He translated from the Latin of Johann Oberndoerffer, The Anatomyes of the True Physition and Counterfeit Mounte-banke: wherein both of them are graphically described, and set out in their Right and Orient Colours, London, 1602; adding, as appendix, A short Discourse, or Discouery of certaine Stratagems, whereby our London-Empericks haue bene obserued strongly to oppugne, and oft times to expugne their Poore Patients Purses. Herring's other writings were:

- In fœlicissimum … Jacobi primi, Angliæ … Regis, … ad Anglicanæ Reip. gubernacula Ingressum, Poema Gratulatorium, London, 1603.
- Certaine Rules, Directions or Advertisements for this time of Pestilentiall Contagion: with a Caveat to those that weare about their Neckes impoisoned Amulets as a Preservative from the Plague … reprinted … Whereunto is added certaine directions for the poorer sort of people, London, (1603, revised 1625). Another edition, entitled Preservatives against the Plague, was published in 1665.

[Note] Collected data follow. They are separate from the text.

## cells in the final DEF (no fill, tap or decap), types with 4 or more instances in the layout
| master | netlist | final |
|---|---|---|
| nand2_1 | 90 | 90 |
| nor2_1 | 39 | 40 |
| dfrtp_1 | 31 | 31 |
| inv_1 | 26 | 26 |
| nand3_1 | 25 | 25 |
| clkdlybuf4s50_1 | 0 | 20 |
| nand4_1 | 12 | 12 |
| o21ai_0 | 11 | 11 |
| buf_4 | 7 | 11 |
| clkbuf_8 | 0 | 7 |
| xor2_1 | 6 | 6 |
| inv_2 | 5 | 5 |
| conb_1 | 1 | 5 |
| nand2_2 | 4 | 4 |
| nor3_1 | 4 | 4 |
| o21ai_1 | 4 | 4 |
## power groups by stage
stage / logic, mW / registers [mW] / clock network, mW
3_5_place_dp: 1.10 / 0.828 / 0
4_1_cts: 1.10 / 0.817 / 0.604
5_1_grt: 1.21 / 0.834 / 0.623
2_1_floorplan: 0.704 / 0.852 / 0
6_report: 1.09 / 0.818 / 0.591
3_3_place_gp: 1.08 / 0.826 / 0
<file path="config.mk">
export PLATFORM = sky130hd
export DESIGN_NAME = leaderboard_ctrl
export DESIGN_NICKNAME = d
export VERILOG_FILES = /design/src/rtl/leaderboard_pkg.sv /design/src/rtl/lb_table.sv /design/src/rtl/leaderboard_ctrl.sv
export SDC_FILE = /design/constraint.sdc
export NUM_CORES = 1
export LEC_CHECK = 0
export BUFFER_PORTS_ARGS = -buffer_cell sky130_fd_sc_hd__buf_2
export CORE_MARGIN = 4
export CORE_UTILIZATION = 60
export CTS_CLUSTER_DIAMETER = 200
export DETAILED_ROUTE_END_ITERATION = 10
export PLACE_DENSITY = 0.78
export SYNTH_ARGS = -nofsm -noshare
export SYNTH_HDL_FRONTEND = slang
export SYNTH_SLANG_ARGS = --single-unit
</file>
<file path="constraint.sdc">
create_clock -name clk -period 9.4 [get_ports clk]
set_input_delay 0 -clock clk [delete_from_list [all_inputs] [get_ports clk]]
set_output_delay 0 -clock clk [all_outputs]
set_load 0.005 [all_outputs]
</file>
<file path="src/rtl/leaderboard_pkg.sv">
// ---------------------------------------------------------------------------
// leaderboard_pkg
// Shared definitions for the leaderboard controller and its table slices:
// table-mode codes, display-select codes, the controller FSM state type,
// the default time width and a small rank-to-buzzer helper.
// No ports (package).
// ---------------------------------------------------------------------------
package leaderboard_pkg;

    localparam int TIME_W_DEFAULT = 22;

    // Table selection carried with each finished time
    localparam logic [1:0] MODE_SLOW = 2'b01;
    localparam logic [1:0] MODE_FAST = 2'b10;

    // Display-mux select codes; anything else reads as an empty slot
    localparam logic [2:0] DISP_FAST1 = 3'b001;
    localparam logic [2:0] DISP_FAST2 = 3'b010;
    localparam logic [2:0] DISP_FAST3 = 3'b011;
    localparam logic [2:0] DISP_SLOW1 = 3'b100;
    localparam logic [2:0] DISP_SLOW2 = 3'b101;
    localparam logic [2:0] DISP_SLOW3 = 3'b110;

    typedef enum logic [1:0] {
        ST_IDLE  = 2'd0,
        ST_CMP   = 2'd1,
        ST_SHIFT = 2'd2,
        ST_DONE  = 2'd3
    } lb_state_t;

    // Buzzer line for a placement: rank 1 drives bit 0, rank 3 drives bit 2
    function automatic logic [2:0] rank_onehot(input logic [1:0] r);
        logic [2:0] oh;
        case (r)
            2'd1:    oh = 3'b001;
            2'd2:    oh = 3'b010;
            2'd3:    oh = 3'b100;
            default: oh = 3'b000;
        endcase
        return oh;
    endfunction

endpackage

</file>
<file path="src/rtl/lb_table.sv">
// ---------------------------------------------------------------------------
// lb_table
// Three-entry ranked time table with per-slot valid bits. Slot 0 is the best
// time. Provides a single-slot win compare for the ranking sequencer, a
// shift-insert at a given position and an asynchronous read port.
// Ports:
//   clk, rst_n     clock, asynchronous active-low reset
//   i_clear        empty the table (entries and valid bits)
//   i_insert       shift slots pos..1 down one, drop slot 2, write i_time at pos
//   i_pos          insert position 0..2
//   i_time         candidate time (compare and insert data)
//   i_less         1: smaller time wins (fast table), 0: larger wins (slow)
//   i_cmp_idx      slot being compared this cycle
//   o_win          candidate beats slot i_cmp_idx (empty slot always loses)
//   i_rd_idx       read slot
//   o_rd_time      entry at i_rd_idx (0 for out-of-range index)
//   o_rd_valid     valid bit at i_rd_idx
// ---------------------------------------------------------------------------
module lb_table #(
    parameter int TIME_W = 22
) (
    input  logic              clk,
    input  logic              rst_n,
    input  logic              i_clear,
    input  logic              i_insert,
    input  logic [1:0]        i_pos,
    input  logic [TIME_W-1:0] i_time,
    input  logic              i_less,
    input  logic [1:0]        i_cmp_idx,
    output logic              o_win,
    input  logic [1:0]        i_rd_idx,
    output logic [TIME_W-1:0] o_rd_time,
    output logic              o_rd_valid
);

    logic [TIME_W-1:0] r_entry [0:2];
    logic [2:0]        r_valid;

    logic [TIME_W-1:0] w_cmp_entry;
    logic              w_cmp_valid;

    // Pick the slot under comparison. An empty slot is always beaten, and a
    // tie never wins so the entry that arrived first keeps the better rank.
    always_comb begin
        w_cmp_entry = '0;
        w_cmp_valid = 1'b0;
        case (i_cmp_idx)
            2'd0: begin w_cmp_entry = r_entry[0]; w_cmp_valid = r_valid[0]; end
            2'd1: begin w_cmp_entry = r_entry[1]; w_cmp_valid = r_valid[1]; end
            2'd2: begin w_cmp_entry = r_entry[2]; w_cmp_valid = r_valid[2]; end
            default: begin w_cmp_entry = '0; w_cmp_valid = 1'b0; end
        endcase
        if (!w_cmp_valid) begin
            o_win = 1'b1;
        end else if (i_less) begin
            o_win = (i_time < w_cmp_entry);
        end else begin
            o_win = (i_time > w_cmp_entry);
        end
    end

    // Read mux for the display path; the controller registers the result.
    always_comb begin
        o_rd_time  = '0;
        o_rd_valid = 1'b0;
        case (i_rd_idx)
            2'd0: begin o_rd_time = r_entry[0]; o_rd_valid = r_valid[0]; end
            2'd1: begin o_rd_time = r_entry[1]; o_rd_valid = r_valid[1]; end
            2'd2: begin o_rd_time = r_entry[2]; o_rd_valid = r_valid[2]; end
            default: begin o_rd_time = '0; o_rd_valid = 1'b0; end
        endcase
    end

    // Table storage. Clear wipes everything; an insert pushes the entries
    // at and below the insert point down one slot so the old slot 2 falls off.
    always_ff @(posedge clk or negedge rst_n) begin
        if (!rst_n) begin
            for (int i = 0; i < 3; i++) begin
                r_entry[i] <= '0;
            end
            r_valid <= '0;
        end else if (i_clear) begin
            for (int i = 0; i < 3; i++) begin
                r_entry[i] <= '0;
            end
            r_valid <= '0;
        end else if (i_insert) begin
            case (i_pos)
                2'd0: begin
                    r_entry[2] <= r_entry[1];
                    r_entry[1] <= r_entry[0];
                    r_entry[0] <= i_time;
                    r_valid    <= {r_valid[1], r_valid[0], 1'b1};
                end
                2'd1: begin
                    r_entry[2] <= r_entry[1];
                    r_entry[1] <= i_time;
                    r_valid    <= {r_valid[1], 1'b1, r_valid[0]};
                end
                2'd2: begin
                    r_entry[2] <= i_time;
                    r_valid[2] <= 1'b1;
                end
                default: begin
                end
            endcase
        end
    end

endmodule

</file>
<file path="src/rtl/leaderboard_ctrl.sv">
// ---------------------------------------------------------------------------
// leaderboard_ctrl
// Ranks finished stopwatch times into the fast (shortest) and slow (longest)
// top-3 tables, one slot compare per cycle, then shifts the chosen table,
// reports the placement and fires a per-rank buzzer pulse. Also provides a
// registered read port for the display mux.
// Ports:
//   clk, rst_n            clock, asynchronous active-low reset
//   in_valid / in_ready   handshake for a finished time (ready only in IDLE
//                         with no clear waiting)
//   in_time, in_mode      time value; 01 slow table, 10 fast table, else none
//   clear_req             request to empty both tables (held pending if busy)
//   disp_sel              001..011 fast rank 1..3, 100..110 slow rank 1..3
//   disp_time/disp_valid  selected entry, registered one cycle behind
//   done                  one-cycle pulse when a ranking finishes
//   rank                  0 = not placed, 1..3 placement; held until next done
//   sound                 one-hot buzzer per rank, held SOUND_LEN cycles
//   busy                  sequencer not idle
// ---------------------------------------------------------------------------
module leaderboard_ctrl
    import leaderboard_pkg::*;
#(
    parameter int TIME_W    = TIME_W_DEFAULT,
    parameter int SOUND_LEN = 25_000_000
) (
    input  logic              clk,
    input  logic              rst_n,
    input  logic              in_valid,
    output logic              in_ready,
    input  logic [TIME_W-1:0] in_time,
    input  logic [1:0]        in_mode,
    input  logic              clear_req,
    input  logic [2:0]        disp_sel,
    output logic [TIME_W-1:0] disp_time,
    output logic              disp_valid,
    output logic              done,
    output logic [1:0]        rank,
    output logic [2:0]        sound,
    output logic              busy
);

    localparam int CNT_W = $clog2(SOUND_LEN + 1);

    lb_state_t         r_state;
    logic [TIME_W-1:0] r_time;
    logic [1:0]        r_mode;
    logic [1:0]        r_idx;
    logic [1:0]        r_pos;
    logic              r_placed;
    logic              r_clr_pend;
    logic              r_done;
    logic [1:0]        r_rank;
    logic [2:0]        r_sound;
    logic [CNT_W-1:0]  r_sound_cnt;
    logic [TIME_W-1:0] r_disp_time;
    logic              r_disp_valid;

    logic              w_idle;
    logic              w_clear;
    logic              w_is_fast;
    logic              w_is_slow;
    logic              w_win;
    logic              w_fast_win;
    logic              w_slow_win;
    logic              w_fast_insert;
    logic              w_slow_insert;
    logic              w_sound_load;
    logic [1:0]        w_fast_rd_idx;
    logic [1:0]        w_slow_rd_idx;
    logic [TIME_W-1:0] w_fast_rd_time;
    logic [TIME_W-1:0] w_slow_rd_time;
    logic              w_fast_rd_valid;
    logic              w_slow_rd_valid;

    // A pending clear owns the IDLE cycle it is serviced in, so the
    // handshake is closed for that cycle and the new time waits one more.
    assign w_idle        = (r_state == ST_IDLE);
    assign w_clear       = w_idle && r_clr_pend;
    assign in_ready      = w_idle && !r_clr_pend;
    assign busy          = !w_idle;
    assign w_is_fast     = (r_mode == MODE_FAST);
    assign w_is_slow     = (r_mode == MODE_SLOW);
    assign w_win         = w_is_fast ? w_fast_win : w_slow_win;
    assign w_fast_insert = (r_state == ST_SHIFT) && w_is_fast;
    assign w_slow_insert = (r_state == ST_SHIFT) && w_is_slow;
    assign w_sound_load  = (r_state == ST_DONE) && r_placed;

    // Fast codes are 1-based in the low bits, slow codes are 0-based.
    assign w_fast_rd_idx = disp_sel[1:0] - 2'd1;
    assign w_slow_rd_idx = disp_sel[1:0];

    assign done       = r_done;
    assign rank       = r_rank;
    assign sound      = r_sound;
    assign disp_time  = r_disp_time;
    assign disp_valid = r_disp_valid;

    lb_table #(
        .TIME_W (TIME_W)
    ) u_fast_table (
        .clk        (clk),
        .rst_n      (rst_n),
        .i_clear    (w_clear),
        .i_insert   (w_fast_insert),
        .i_pos      (r_pos),
        .i_time     (r_time),
        .i_less     (1'b1),
        .i_cmp_idx  (r_idx),
        .o_win      (w_fast_win),
        .i_rd_idx   (w_fast_rd_idx),
        .o_rd_time  (w_fast_rd_time),
        .o_rd_valid (w_fast_rd_valid)
    );

    lb_table #(
        .TIME_W (TIME_W)
    ) u_slow_table (
        .clk        (clk),
        .rst_n      (rst_n),
        .i_clear    (w_clear),
        .i_insert   (w_slow_insert),
        .i_pos      (r_pos),
        .i_time     (r_time),
        .i_less     (1'b0),
        .i_cmp_idx  (r_idx),
        .o_win      (w_slow_win),
        .i_rd_idx   (w_slow_rd_idx),
        .o_rd_time  (w_slow_rd_time),
        .o_rd_valid (w_slow_rd_valid)
    );

    // Clear requests are remembered until the sequencer is idle; any number
    // of pulses before that collapse into a single clear.
    always_ff @(posedge clk or negedge rst_n) begin
        if (!rst_n) begin
            r_clr_pend <= 1'b0;
        end else if (w_clear) begin
            r_clr_pend <= 1'b0;
        end else if (clear_req) begin
            r_clr_pend <= 1'b1;
        end
    end

    // Ranking sequencer. CMP walks the target table from slot 0 and stops at
    // the first slot the new time beats; SHIFT performs the insert in the
    // table instance; DONE publishes the placement as a registered pulse.
    always_ff @(posedge clk or negedge rst_n) begin
        if (!rst_n) begin
            r_state  <= ST_IDLE;
            r_time   <= '0;
            r_mode   <= 2'b00;
            r_idx    <= 2'd0;
            r_pos    <= 2'd0;
            r_placed <= 1'b0;
            r_done   <= 1'b0;
            r_rank   <= 2'd0;
        end else begin
            r_done <= 1'b0;
            case (r_state)
                ST_IDLE: begin
                    if (!r_clr_pend && in_valid) begin
                        r_time   <= in_time;
                        r_mode   <= in_mode;
                        r_idx    <= 2'd0;
                        r_placed <= 1'b0;
                        r_state  <= ST_CMP;
                    end
                end
                ST_CMP: begin
                    if (!w_is_fast && !w_is_slow) begin
                        r_state <= ST_DONE;
                    end else if (w_win) begin
                        r_pos    <= r_idx;
                        r_placed <= 1'b1;
                        r_state  <= ST_SHIFT;
                    end else if (r_idx == 2'd2) begin
                        r_state <= ST_DONE;
                    end else begin
                        r_idx <= r_idx + 2'd1;
                    end
                end
                ST_SHIFT: begin
                    r_state <= ST_DONE;
                end
                ST_DONE: begin
                    r_done  <= 1'b1;
                    r_rank  <= r_placed ? (r_pos + 2'd1) : 2'd0;
                    r_state <= ST_IDLE;
                end
                default: begin
                    r_state <= ST_IDLE;
                end
            endcase
        end
    end

    // Buzzer pulse. A new placement restarts the pulse even if an older one
    // is still sounding; otherwise the counter runs down and the line drops
    // on the cycle it reaches zero.
    always_ff @(posedge clk or negedge rst_n) begin
        if (!rst_n) begin
            r_sound     <= 3'b000;
            r_sound_cnt <= '0;
        end else if (w_sound_load) begin
            r_sound     <= rank_onehot(r_pos + 2'd1);
            r_sound_cnt <= CNT_W'(SOUND_LEN);
        end else if (r_sound_cnt != '0) begin
            r_sound_cnt <= r_sound_cnt - 1'b1;
            if (r_sound_cnt == CNT_W'(1)) begin
                r_sound <= 3'b000;
            end
        end
    end

    // Registered display read; follows the select and the tables with one
    // cycle of delay, and unused select codes read back as an empty slot.
    always_ff @(posedge clk or negedge rst_n) begin
        if (!rst_n) begin
            r_disp_time  <= '0;
            r_disp_valid <= 1'b0;
        end else begin
            case (disp_sel)
                DISP_FAST1, DISP_FAST2, DISP_FAST3: begin
                    r_disp_time  <= w_fast_rd_time;
                    r_disp_valid <= w_fast_rd_valid;
                end
                DISP_SLOW1, DISP_SLOW2, DISP_SLOW3: begin
                    r_disp_time  <= w_slow_rd_time;
                    r_disp_valid <= w_slow_rd_valid;
                end
                default: begin
                    r_disp_time  <= '0;
                    r_disp_valid <= 1'b0;
                end
            endcase
        end
    end

endmodule
</file>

- A modest Defence of the Caveat given to the wearers of impoisoned Amulets, as Preservatives from the Plague. … Likewise that unlearned … opinion, that the Plague is not infectious, … is … refuted by way of preface, London, 1604. Peter Turner had responded to the previous work with a pamphlet defending the medical properties, particularly against the plague, of amulets containing arsenical compounds. Here Herring replied on behalf of the College of Surgeons.
- Pietas Pontificia, seu, Conjurationis illius prodigiosæ, … in Jacobum … Regē … Novembris quinto, … 1605 … brevis adumbratio poetica, 1606. This was a Latin poem in 493 hexameters, on the Gunpowder Plot and popery. An English verse translation by A. P. was published with the title of Popish Pietie in 1610.
- Pietas Pontificia … ab authore recognita … Accessit Venatio Catholica sive secunda Historiæ pars, &c. (In Jesuitas Epigramma, &c.), London, 1609.

Under the title of Mischeefes Mysterie both parts of Herring's poem on the Gunpowder plot, with A Psalme of Thankesgiving, and An Epigram against Jesuites, were translated into English by John Vicars London, 1617. Another edition, entitled The Quintessence of Cruelty, appeared in 1641.